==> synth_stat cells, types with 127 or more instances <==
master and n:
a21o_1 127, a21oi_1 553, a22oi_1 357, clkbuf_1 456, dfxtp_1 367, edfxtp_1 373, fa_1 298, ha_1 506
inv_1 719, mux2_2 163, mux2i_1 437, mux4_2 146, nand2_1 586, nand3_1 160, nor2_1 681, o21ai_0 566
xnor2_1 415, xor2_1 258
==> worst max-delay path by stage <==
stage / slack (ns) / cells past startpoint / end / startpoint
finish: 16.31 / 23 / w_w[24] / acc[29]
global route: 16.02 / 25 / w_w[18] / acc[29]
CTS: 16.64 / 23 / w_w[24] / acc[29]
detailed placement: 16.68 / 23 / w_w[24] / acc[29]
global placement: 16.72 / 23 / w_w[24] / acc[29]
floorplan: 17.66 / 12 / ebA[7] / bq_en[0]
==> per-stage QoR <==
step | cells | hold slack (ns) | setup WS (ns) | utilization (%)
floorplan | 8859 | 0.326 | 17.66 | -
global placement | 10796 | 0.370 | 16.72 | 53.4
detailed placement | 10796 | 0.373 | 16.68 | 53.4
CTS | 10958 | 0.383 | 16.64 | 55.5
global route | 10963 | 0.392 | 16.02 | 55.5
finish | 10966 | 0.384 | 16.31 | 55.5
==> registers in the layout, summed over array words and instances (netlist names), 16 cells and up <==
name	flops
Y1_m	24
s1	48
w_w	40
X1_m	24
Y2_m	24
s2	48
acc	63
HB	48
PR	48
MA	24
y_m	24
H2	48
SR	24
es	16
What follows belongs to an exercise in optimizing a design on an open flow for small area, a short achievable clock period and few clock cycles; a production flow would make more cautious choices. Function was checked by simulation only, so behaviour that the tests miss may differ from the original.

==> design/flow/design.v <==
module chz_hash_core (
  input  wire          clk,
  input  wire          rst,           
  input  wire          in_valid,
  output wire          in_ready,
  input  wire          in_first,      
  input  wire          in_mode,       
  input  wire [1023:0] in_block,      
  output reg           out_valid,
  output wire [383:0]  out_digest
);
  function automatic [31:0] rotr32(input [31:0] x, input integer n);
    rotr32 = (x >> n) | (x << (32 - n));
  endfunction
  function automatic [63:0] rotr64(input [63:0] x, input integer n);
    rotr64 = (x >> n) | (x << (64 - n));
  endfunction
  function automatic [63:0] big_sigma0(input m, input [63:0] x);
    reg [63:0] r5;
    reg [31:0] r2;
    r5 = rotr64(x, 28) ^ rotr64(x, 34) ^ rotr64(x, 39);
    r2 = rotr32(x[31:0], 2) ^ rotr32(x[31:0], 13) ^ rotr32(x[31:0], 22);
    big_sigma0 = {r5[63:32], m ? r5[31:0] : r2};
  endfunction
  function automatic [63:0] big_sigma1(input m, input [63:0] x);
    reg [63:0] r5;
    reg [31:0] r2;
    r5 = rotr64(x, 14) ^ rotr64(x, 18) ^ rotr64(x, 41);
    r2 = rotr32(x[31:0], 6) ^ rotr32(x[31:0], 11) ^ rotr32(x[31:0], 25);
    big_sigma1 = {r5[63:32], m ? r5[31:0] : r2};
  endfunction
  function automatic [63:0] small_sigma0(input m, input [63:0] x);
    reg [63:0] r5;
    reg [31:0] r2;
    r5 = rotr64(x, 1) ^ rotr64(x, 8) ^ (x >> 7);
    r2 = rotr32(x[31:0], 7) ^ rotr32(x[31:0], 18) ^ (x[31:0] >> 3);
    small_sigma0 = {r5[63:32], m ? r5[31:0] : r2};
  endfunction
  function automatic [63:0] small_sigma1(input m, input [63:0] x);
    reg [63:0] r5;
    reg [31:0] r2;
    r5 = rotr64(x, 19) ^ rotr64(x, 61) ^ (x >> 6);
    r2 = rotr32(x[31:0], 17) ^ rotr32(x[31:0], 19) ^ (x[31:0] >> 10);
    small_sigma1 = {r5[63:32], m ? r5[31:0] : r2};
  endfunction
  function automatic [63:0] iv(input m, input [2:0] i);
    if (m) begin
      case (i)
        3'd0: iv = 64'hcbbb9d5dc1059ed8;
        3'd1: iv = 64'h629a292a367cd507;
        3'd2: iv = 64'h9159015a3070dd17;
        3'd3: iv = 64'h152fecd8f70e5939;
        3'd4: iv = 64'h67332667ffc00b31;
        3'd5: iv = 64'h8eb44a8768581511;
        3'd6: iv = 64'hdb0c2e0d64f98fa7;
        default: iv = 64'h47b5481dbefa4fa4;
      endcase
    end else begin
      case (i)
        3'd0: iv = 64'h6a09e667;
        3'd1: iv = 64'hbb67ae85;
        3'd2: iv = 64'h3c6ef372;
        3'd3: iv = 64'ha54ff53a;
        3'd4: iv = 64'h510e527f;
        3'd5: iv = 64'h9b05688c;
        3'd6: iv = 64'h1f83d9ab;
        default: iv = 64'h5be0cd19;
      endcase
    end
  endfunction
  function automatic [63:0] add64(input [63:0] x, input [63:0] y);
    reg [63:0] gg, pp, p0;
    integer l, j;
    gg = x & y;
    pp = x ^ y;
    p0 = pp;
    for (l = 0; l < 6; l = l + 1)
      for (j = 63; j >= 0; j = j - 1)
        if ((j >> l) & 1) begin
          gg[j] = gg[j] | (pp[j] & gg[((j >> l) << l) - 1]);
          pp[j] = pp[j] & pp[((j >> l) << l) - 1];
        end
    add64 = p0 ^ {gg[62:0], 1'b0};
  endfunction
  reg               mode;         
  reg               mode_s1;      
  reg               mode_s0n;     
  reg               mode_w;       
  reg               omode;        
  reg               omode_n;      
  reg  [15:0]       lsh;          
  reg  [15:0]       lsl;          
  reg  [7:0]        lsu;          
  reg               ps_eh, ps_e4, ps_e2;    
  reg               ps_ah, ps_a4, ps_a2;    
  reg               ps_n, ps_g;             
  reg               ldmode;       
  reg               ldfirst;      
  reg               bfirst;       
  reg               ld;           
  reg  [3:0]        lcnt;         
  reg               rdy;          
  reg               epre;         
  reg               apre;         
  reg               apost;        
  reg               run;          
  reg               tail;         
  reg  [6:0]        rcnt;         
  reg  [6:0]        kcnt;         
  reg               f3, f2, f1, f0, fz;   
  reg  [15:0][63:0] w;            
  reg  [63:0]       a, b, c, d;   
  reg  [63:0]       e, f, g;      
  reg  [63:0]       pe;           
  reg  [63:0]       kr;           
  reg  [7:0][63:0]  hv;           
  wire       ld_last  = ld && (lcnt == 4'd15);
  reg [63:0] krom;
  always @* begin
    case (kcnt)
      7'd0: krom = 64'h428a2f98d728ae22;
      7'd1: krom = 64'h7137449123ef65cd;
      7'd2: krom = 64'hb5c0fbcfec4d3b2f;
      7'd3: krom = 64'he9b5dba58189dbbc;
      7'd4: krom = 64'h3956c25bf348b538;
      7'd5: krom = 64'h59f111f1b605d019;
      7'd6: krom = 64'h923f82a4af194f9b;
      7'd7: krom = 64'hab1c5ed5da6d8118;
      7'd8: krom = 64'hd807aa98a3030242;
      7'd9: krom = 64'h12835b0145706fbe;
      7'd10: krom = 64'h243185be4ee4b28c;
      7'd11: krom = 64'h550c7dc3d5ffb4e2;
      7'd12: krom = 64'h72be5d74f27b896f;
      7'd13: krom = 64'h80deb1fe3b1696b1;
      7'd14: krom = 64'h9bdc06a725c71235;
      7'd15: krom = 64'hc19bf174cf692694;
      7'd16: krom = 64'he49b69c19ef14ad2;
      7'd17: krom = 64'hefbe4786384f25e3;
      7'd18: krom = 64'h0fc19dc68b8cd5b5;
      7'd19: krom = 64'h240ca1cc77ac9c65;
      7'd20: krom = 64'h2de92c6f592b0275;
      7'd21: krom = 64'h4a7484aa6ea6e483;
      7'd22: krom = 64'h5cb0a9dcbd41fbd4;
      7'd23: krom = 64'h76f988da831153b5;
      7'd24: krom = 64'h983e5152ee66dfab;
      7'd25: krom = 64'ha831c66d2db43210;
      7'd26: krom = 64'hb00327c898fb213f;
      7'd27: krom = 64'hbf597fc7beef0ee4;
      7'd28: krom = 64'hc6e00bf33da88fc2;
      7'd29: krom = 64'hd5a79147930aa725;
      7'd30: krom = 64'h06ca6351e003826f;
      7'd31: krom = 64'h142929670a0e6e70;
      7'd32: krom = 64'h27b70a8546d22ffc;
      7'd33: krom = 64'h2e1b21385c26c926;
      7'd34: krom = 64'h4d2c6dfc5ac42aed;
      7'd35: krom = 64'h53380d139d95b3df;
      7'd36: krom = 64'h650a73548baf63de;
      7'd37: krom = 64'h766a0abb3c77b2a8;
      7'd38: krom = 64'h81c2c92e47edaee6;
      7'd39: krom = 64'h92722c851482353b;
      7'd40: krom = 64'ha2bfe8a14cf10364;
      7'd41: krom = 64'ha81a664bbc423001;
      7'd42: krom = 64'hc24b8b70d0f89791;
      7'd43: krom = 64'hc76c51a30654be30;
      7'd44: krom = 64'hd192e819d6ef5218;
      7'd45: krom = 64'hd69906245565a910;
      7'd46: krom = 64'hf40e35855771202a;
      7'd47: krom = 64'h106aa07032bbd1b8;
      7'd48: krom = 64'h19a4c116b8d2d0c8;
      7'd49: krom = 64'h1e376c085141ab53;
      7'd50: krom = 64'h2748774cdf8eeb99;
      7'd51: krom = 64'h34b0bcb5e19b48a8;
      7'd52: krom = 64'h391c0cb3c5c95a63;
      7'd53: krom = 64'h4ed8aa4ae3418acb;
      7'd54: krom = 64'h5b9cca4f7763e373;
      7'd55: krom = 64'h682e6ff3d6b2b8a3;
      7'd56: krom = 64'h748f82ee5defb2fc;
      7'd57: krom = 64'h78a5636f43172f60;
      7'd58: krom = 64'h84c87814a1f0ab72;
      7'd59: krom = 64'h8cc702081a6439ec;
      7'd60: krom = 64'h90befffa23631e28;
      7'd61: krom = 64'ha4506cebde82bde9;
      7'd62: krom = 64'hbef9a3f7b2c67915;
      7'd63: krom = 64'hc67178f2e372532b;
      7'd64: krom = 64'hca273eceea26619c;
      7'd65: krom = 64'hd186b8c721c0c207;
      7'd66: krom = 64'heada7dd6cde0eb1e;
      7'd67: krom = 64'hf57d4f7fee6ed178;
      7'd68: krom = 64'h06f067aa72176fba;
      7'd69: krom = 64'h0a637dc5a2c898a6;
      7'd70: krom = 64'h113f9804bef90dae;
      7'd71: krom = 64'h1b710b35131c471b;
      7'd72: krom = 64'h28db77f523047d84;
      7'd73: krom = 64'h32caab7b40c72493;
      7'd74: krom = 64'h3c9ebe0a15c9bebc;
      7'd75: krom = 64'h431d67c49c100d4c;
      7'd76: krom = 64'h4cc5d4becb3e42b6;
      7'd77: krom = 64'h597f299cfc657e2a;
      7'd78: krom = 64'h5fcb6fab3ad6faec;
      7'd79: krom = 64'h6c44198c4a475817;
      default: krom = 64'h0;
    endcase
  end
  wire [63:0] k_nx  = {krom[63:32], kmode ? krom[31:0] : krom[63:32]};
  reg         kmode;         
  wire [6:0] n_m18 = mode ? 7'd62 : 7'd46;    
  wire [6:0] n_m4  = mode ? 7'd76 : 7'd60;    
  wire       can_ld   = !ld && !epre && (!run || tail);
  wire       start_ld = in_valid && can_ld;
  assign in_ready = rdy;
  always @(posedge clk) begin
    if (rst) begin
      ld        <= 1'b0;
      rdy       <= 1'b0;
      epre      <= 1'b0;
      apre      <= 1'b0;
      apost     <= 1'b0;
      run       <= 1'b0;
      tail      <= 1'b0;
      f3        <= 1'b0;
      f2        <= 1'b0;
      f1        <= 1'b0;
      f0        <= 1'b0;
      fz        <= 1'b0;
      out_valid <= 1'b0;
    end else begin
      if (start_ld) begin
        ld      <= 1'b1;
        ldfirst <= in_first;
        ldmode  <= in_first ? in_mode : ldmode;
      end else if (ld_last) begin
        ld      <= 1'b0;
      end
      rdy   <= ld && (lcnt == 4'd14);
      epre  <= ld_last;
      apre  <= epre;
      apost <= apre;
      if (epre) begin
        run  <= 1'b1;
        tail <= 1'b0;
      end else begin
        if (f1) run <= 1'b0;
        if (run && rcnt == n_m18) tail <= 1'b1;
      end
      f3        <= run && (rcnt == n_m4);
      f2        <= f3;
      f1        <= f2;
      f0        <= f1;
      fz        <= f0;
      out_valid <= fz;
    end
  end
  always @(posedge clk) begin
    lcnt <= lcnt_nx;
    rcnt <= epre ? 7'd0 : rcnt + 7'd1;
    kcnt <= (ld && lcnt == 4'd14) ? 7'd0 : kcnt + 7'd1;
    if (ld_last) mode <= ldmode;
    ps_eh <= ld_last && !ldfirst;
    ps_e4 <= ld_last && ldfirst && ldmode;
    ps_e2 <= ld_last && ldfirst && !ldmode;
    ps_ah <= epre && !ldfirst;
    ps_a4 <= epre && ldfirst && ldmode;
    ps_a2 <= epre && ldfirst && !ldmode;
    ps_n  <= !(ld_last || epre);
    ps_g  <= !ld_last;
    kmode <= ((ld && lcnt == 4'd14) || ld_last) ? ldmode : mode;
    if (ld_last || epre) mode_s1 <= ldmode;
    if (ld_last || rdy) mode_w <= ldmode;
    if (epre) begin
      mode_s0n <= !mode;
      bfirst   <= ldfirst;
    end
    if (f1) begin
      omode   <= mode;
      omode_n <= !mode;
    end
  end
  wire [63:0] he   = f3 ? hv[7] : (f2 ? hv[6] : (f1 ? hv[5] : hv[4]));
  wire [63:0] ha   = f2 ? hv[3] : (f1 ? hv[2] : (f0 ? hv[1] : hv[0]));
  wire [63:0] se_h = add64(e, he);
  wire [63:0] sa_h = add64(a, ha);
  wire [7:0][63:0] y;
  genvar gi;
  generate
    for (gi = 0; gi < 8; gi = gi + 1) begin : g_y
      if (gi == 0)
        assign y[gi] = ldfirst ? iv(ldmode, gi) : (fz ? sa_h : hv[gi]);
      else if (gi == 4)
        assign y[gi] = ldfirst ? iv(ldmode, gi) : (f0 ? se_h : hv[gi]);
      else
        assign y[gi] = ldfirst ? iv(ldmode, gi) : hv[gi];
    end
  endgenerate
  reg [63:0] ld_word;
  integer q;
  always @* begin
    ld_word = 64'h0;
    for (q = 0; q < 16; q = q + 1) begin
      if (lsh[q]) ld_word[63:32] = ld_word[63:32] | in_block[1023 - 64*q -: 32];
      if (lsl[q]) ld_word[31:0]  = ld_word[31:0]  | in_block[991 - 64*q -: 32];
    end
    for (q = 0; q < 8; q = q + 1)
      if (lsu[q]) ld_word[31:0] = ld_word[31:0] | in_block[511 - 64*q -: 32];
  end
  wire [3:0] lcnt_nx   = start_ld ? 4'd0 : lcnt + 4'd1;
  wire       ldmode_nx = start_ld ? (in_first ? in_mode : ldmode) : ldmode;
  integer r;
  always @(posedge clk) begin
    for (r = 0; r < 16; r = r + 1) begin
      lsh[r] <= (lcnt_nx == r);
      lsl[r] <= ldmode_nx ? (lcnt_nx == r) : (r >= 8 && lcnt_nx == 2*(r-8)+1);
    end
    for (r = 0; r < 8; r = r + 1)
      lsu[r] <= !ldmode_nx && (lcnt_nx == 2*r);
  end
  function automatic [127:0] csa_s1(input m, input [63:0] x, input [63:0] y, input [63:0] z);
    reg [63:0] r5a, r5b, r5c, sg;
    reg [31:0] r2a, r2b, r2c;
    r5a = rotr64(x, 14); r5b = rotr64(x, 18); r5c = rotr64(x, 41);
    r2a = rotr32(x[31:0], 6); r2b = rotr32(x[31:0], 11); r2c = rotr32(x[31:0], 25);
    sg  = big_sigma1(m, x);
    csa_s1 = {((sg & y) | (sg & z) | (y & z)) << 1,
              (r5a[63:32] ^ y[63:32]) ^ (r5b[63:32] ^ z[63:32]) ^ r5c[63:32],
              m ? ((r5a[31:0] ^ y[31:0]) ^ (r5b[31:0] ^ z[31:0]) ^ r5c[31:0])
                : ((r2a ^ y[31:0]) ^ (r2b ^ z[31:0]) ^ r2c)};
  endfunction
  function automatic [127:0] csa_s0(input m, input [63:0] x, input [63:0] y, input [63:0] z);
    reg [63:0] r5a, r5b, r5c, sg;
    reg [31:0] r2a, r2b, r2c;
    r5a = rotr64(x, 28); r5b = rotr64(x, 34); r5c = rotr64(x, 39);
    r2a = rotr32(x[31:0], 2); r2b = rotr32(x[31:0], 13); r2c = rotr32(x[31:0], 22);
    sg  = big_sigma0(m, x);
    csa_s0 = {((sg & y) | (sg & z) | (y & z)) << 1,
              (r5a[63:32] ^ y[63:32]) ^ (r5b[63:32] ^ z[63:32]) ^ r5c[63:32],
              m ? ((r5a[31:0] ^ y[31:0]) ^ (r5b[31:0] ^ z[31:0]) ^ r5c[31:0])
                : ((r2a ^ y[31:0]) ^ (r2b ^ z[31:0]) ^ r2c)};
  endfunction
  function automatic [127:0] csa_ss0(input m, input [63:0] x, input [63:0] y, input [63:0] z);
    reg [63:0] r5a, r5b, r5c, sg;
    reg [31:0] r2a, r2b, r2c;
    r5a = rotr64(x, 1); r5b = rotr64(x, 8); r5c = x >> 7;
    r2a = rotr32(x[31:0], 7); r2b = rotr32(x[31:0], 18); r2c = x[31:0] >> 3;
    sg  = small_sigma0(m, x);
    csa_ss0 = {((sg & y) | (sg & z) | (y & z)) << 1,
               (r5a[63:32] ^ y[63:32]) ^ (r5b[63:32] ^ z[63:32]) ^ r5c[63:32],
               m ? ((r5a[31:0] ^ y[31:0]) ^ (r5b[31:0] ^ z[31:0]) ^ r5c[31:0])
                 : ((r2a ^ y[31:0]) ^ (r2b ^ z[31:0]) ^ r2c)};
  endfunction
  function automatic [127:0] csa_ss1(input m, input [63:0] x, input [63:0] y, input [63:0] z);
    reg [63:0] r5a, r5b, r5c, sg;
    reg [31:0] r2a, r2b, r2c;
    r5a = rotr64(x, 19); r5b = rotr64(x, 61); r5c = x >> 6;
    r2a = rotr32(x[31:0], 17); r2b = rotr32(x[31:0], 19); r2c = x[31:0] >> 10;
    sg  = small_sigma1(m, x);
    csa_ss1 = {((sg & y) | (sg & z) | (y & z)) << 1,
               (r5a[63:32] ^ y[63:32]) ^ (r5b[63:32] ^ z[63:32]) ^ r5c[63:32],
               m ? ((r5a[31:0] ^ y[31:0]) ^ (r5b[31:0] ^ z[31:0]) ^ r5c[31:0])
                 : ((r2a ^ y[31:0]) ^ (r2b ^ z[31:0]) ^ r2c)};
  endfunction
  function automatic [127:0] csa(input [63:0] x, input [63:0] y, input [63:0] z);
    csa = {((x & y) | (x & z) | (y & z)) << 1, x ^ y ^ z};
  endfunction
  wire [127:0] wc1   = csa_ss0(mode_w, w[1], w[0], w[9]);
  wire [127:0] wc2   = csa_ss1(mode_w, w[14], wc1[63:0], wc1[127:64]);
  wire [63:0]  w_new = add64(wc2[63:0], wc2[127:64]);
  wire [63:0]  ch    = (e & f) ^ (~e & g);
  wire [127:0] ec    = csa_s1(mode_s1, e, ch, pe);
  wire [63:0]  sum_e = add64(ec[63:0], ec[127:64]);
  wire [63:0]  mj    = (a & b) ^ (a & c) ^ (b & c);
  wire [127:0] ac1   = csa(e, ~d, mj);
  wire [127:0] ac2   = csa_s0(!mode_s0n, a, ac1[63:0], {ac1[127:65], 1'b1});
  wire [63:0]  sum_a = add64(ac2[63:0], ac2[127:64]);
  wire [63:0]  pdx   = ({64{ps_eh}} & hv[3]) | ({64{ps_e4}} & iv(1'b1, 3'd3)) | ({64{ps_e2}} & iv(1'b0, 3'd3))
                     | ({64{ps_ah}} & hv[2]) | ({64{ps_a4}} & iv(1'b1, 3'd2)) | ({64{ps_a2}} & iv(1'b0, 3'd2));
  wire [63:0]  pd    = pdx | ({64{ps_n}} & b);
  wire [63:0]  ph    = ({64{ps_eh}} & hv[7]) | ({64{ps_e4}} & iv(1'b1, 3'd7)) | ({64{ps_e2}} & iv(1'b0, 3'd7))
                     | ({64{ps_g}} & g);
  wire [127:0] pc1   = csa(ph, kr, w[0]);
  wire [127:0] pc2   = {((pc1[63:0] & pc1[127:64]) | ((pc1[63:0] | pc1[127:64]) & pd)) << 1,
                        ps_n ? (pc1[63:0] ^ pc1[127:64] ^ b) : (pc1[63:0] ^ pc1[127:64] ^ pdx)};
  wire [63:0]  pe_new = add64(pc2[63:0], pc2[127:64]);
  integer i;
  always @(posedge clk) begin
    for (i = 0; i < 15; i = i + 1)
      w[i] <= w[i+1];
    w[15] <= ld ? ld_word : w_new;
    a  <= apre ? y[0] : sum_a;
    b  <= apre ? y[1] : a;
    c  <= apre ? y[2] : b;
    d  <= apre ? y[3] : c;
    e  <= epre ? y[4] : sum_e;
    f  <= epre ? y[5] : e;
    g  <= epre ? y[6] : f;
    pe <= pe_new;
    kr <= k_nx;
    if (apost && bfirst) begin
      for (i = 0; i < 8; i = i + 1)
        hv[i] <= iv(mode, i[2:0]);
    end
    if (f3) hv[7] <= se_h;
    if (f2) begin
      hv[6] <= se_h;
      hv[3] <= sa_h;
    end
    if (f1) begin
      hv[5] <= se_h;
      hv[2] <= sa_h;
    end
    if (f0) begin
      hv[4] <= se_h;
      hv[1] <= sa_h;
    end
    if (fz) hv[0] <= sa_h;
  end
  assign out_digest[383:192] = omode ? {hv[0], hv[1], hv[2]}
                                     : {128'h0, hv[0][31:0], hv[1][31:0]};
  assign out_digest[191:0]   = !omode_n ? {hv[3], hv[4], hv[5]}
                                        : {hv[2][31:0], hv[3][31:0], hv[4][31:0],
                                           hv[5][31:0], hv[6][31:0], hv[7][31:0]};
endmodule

========

• Work order
State, as a bare number, how many lines of the listing hold the word "bfirst".

• Expected answer
3